*Task description*.
Restrict the output to the lines below starting at the one that contains "logic signed [POS_W:0]" and ending at the one that contains "(POS_W+1)'(cfg.position_target) - (POS_W+1)'(position_fb);", and restate them word for word, both ends included.

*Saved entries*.

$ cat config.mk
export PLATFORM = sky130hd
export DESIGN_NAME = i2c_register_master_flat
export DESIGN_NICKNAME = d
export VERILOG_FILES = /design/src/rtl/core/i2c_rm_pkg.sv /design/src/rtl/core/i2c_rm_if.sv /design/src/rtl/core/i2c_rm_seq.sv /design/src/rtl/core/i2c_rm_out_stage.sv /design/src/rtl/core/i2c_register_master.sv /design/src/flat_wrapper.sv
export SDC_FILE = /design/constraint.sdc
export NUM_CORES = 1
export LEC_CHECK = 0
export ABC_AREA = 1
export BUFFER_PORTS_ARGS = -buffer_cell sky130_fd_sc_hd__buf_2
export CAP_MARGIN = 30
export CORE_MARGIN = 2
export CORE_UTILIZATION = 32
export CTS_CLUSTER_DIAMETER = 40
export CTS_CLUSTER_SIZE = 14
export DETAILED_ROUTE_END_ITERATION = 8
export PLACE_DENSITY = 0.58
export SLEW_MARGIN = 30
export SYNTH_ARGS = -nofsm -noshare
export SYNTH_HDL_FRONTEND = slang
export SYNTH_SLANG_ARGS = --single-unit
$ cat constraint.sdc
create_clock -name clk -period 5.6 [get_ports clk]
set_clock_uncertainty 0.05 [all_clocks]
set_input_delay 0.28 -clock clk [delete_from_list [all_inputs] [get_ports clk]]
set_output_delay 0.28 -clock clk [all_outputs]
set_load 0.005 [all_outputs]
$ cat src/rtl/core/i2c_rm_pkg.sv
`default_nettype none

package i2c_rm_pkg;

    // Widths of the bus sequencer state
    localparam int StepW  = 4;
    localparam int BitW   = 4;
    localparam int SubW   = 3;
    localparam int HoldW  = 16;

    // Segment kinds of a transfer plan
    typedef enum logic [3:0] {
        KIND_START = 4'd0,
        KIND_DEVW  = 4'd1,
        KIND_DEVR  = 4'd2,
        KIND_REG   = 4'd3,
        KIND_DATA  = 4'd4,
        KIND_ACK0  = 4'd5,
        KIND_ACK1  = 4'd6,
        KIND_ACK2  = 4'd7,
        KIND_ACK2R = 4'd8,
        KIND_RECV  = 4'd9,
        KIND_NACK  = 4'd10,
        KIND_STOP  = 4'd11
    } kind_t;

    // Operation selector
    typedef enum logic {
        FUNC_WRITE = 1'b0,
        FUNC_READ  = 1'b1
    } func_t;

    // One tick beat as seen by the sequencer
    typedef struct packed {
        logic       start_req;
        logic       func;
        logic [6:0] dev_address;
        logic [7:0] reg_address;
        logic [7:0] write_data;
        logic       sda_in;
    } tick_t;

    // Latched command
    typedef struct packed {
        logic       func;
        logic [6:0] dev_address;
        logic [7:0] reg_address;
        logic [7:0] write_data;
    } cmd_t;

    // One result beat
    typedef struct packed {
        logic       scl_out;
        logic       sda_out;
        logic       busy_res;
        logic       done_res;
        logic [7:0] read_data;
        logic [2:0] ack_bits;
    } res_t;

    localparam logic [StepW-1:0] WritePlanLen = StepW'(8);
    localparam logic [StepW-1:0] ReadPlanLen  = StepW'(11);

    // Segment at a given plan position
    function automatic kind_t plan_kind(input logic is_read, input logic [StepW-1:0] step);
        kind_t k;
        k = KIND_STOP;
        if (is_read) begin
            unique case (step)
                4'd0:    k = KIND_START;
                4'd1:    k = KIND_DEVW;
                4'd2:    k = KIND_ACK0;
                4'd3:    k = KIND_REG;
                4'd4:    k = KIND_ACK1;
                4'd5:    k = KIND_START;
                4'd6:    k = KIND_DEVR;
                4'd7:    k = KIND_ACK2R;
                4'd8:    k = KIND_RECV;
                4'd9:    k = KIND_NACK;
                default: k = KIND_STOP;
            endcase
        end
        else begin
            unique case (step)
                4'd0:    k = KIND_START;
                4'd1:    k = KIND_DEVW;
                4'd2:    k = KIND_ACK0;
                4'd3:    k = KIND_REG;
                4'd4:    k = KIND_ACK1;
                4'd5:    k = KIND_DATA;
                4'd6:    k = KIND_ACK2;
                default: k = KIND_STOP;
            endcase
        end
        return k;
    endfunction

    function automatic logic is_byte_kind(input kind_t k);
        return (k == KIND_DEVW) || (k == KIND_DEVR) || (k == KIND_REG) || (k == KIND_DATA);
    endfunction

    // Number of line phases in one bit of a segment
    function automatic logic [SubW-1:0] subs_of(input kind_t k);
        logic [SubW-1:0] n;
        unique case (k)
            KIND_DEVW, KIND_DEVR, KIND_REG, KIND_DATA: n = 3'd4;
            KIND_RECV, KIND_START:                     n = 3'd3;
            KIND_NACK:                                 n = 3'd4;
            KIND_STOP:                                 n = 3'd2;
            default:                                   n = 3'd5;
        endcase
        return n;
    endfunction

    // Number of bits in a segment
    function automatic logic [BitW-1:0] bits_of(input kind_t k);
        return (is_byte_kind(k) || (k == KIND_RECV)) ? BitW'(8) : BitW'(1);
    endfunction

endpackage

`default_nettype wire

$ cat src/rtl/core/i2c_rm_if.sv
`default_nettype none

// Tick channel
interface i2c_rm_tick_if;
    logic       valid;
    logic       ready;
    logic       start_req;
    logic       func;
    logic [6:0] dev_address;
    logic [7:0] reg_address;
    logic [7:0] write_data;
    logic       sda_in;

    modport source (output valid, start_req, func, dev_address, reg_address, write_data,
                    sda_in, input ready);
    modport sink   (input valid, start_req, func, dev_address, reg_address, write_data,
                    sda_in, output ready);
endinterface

* * *

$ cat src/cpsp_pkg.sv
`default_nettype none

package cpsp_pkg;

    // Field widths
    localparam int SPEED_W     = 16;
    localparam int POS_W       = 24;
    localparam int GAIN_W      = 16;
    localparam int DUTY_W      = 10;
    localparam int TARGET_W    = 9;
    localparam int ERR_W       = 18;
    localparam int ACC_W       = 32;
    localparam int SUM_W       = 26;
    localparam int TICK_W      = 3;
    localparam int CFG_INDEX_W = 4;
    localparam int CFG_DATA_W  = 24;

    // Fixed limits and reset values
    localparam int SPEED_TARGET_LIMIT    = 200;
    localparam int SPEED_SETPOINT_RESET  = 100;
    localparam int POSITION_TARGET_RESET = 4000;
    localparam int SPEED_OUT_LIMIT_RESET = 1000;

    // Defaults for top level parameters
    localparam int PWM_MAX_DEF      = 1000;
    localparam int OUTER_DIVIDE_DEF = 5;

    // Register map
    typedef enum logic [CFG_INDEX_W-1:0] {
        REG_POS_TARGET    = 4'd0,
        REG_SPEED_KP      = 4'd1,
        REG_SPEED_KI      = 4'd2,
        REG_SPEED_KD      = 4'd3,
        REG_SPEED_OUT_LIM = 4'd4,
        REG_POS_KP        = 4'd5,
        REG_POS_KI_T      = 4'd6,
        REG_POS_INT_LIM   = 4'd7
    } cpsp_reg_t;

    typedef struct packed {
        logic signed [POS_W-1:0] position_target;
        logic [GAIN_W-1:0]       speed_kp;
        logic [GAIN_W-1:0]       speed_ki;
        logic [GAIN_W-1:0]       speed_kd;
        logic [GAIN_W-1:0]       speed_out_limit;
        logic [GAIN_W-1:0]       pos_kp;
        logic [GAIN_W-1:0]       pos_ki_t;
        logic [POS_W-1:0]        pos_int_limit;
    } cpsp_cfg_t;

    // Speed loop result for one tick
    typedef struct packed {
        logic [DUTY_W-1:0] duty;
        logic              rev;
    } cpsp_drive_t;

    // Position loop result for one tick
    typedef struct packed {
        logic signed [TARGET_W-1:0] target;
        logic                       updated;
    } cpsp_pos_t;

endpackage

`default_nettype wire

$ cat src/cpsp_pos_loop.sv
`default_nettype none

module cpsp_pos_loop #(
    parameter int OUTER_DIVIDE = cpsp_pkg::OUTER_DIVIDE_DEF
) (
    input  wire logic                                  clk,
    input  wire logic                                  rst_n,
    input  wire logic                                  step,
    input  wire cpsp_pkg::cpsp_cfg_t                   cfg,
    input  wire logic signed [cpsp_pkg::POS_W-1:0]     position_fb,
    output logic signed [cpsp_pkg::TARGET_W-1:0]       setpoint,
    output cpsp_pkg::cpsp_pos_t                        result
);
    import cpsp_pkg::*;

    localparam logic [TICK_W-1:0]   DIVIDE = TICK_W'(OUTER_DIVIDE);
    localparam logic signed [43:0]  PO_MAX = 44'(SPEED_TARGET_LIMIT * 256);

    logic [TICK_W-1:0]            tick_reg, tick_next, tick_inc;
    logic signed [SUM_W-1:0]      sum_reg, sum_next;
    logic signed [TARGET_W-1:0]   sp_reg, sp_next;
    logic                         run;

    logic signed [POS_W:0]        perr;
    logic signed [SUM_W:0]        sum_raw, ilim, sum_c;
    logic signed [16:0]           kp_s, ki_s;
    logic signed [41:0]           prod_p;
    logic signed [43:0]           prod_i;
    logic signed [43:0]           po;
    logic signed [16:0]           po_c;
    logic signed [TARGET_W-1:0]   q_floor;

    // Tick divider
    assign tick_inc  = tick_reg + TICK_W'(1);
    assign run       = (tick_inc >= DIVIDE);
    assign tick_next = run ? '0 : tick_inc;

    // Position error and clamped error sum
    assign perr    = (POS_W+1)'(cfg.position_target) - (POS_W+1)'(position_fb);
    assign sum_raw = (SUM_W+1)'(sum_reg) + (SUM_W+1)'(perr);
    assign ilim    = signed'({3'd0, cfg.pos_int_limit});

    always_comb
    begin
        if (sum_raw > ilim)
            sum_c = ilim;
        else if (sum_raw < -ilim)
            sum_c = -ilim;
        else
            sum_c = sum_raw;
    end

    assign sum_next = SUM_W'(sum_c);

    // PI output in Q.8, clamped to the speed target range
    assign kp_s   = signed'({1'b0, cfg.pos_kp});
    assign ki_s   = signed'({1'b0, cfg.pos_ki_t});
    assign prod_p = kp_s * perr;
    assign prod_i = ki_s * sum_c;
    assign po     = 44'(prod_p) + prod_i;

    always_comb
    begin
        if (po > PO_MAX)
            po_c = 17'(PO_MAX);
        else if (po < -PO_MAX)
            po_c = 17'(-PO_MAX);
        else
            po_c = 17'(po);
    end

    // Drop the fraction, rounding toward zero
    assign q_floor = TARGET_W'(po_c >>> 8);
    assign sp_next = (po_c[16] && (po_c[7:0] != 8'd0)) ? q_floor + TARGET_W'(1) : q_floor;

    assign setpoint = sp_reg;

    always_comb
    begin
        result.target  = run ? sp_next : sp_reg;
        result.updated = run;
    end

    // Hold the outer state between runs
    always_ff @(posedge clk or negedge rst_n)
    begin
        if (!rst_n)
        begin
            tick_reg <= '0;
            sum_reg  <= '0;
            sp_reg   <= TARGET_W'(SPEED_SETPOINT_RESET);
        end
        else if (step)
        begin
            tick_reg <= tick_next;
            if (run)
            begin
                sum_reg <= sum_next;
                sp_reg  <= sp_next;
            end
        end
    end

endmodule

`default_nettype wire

*Answer to the exercise*.
    logic signed [POS_W:0]        perr;
    logic signed [SUM_W:0]        sum_raw, ilim, sum_c;
    logic signed [16:0]           kp_s, ki_s;
    logic signed [41:0]           prod_p;
    logic signed [43:0]           prod_i;
    logic signed [43:0]           po;
    logic signed [16:0]           po_c;
    logic signed [TARGET_W-1:0]   q_floor;

    // Tick divider
    assign tick_inc  = tick_reg + TICK_W'(1);
    assign run       = (tick_inc >= DIVIDE);
    assign tick_next = run ? '0 : tick_inc;

    // Position error and clamped error sum
    assign perr    = (POS_W+1)'(cfg.position_target) - (POS_W+1)'(position_fb);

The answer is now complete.